Ultipa (Ultipa Graph HTAP System, hereinafter Ultipa Graph) is a set of ultra-high performance native graph computing service framework and storage infrastructure.
Ultipa Graph product matrix contains the followings:
- World's fastest real-time graph computing engine;
- High performance, high availability, persistent storage services;
- Concise and smooth user graphical operation interface and knowledge graph system;
- Feature rich CLI toolkit;
- High performance and flexible import/export toolkit;
- Easy to deploy docker images;
- SDKs and APIs of mainstream programming languages;
- UQL - a Graph Query Language (GQL) - that this manual focuses on.
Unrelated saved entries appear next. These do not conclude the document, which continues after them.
This design comes from an exercise in tuning for a short achievable clock period and few clock cycles on the open sky130 flow, not from production work.
In this exercise RTL edits were held to simulation tests only and were not proved equivalent to the original.
Power figures rest on the tool's default switching activity, not on a simulated workload.

`flow/config.mk`:
```
export PLATFORM = sky130hd
export DESIGN_NAME = lc4_pipeline
export DESIGN_NICKNAME = lc4_pipeline
export VERILOG_FILES = /design/flow/design.v
export SDC_FILE = /design/flow/constraint.sdc
export NUM_CORES = 4
export LEC_CHECK = 0
export ABC_CLOCK_PERIOD_IN_PS = 2300
export CAP_MARGIN = 20
export CORE_MARGIN = 2
export CORE_UTILIZATION = 40
export SETUP_SLACK_MARGIN = 4.0
export SLEW_MARGIN = 20
export TNS_END_PERCENT = 100
```
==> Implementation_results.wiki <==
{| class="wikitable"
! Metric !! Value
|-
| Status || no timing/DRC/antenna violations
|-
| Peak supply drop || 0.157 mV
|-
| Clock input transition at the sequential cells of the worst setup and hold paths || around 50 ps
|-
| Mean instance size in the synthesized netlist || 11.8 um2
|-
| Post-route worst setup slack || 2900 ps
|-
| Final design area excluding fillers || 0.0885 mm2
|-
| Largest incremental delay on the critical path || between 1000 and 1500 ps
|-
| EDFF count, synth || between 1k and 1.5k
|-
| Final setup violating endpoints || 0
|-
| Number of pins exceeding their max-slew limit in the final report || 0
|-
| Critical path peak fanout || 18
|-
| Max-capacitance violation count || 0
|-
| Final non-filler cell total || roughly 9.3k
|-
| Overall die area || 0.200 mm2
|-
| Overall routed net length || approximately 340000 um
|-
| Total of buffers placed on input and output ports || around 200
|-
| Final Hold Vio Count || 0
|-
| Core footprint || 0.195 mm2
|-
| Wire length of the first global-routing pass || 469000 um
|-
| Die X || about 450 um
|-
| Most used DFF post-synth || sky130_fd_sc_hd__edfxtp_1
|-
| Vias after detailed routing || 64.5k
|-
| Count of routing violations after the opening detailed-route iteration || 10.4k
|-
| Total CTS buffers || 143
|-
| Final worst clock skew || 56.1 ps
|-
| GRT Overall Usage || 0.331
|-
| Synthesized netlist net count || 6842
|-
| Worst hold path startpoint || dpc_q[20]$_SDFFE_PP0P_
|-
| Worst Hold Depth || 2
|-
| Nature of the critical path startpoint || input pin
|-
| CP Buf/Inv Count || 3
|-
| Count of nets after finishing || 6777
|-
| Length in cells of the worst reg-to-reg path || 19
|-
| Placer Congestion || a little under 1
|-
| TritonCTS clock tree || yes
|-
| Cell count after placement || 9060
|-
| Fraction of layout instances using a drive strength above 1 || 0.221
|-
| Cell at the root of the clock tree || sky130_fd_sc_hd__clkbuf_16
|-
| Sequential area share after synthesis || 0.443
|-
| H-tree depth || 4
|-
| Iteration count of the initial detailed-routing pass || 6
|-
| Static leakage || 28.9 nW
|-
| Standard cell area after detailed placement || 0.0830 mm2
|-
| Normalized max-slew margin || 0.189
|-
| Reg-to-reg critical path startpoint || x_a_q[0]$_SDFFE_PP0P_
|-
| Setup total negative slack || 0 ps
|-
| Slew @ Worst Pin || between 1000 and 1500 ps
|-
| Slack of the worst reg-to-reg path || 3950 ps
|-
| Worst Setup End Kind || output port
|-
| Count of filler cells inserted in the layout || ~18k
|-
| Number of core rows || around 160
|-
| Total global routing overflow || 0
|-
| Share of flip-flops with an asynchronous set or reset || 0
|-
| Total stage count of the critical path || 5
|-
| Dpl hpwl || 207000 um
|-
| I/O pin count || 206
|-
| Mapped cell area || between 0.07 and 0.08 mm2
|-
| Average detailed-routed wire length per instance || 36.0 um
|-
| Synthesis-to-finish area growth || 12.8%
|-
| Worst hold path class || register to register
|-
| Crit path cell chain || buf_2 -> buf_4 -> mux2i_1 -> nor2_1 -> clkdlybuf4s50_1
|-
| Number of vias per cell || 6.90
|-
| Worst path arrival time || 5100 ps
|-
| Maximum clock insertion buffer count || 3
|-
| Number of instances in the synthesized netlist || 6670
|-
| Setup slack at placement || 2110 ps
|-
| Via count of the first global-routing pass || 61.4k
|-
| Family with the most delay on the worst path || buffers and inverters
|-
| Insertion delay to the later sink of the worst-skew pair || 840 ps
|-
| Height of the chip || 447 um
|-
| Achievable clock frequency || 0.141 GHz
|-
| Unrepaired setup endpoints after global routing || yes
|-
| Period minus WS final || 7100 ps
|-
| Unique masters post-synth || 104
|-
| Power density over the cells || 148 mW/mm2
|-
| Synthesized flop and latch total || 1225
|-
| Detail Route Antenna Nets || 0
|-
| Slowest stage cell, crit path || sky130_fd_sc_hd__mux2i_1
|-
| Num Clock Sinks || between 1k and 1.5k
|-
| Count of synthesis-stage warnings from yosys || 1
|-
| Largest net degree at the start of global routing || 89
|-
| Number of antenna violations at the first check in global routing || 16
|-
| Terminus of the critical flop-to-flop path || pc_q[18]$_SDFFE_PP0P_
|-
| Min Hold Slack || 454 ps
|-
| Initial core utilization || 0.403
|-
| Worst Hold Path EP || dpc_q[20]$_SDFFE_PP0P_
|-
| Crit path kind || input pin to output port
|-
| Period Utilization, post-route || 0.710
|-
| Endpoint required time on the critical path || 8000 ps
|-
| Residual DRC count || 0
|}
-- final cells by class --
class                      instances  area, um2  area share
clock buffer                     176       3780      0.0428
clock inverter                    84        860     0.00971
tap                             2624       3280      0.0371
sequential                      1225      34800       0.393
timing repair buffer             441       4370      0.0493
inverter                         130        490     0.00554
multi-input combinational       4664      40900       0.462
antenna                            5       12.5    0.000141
Ultipa Graph supports a rich collection of querying methods, loads of ultra-high performance graph algorithms, and real-time processing against large amounts of data, which truly saves a lot of time from user's perspective by upgrading very time consuming and non-real-time operations to real-time operations. It brings inestimable possibilities for graph computing products to be widely used in business and big data analytics scenarios.
What is UQL
Ultipa Query Language, or UQL (or uQL) for short, is a general purpose Graph Query Language. UQL is a unique high performance query and management language designed for Ultipa Graph Database and Graph Computing Engine, developers can quickly grasp it and get started with Ultipa Graph system. UQL supports query, deletion, modification, addition, graph traversal, subgraph matching, schema management, property management, engine management, index management, GraphSet management, task management, permission management, and other functions on Ultipa Graph system. Users can invoke UQL via Ultipa CLI (Command Line Tool), Ultipa Manager (a graphical interface) or SDK (Ultipa Software Development Kits). UQL will soon achieve Turing Completeness and be available to developers.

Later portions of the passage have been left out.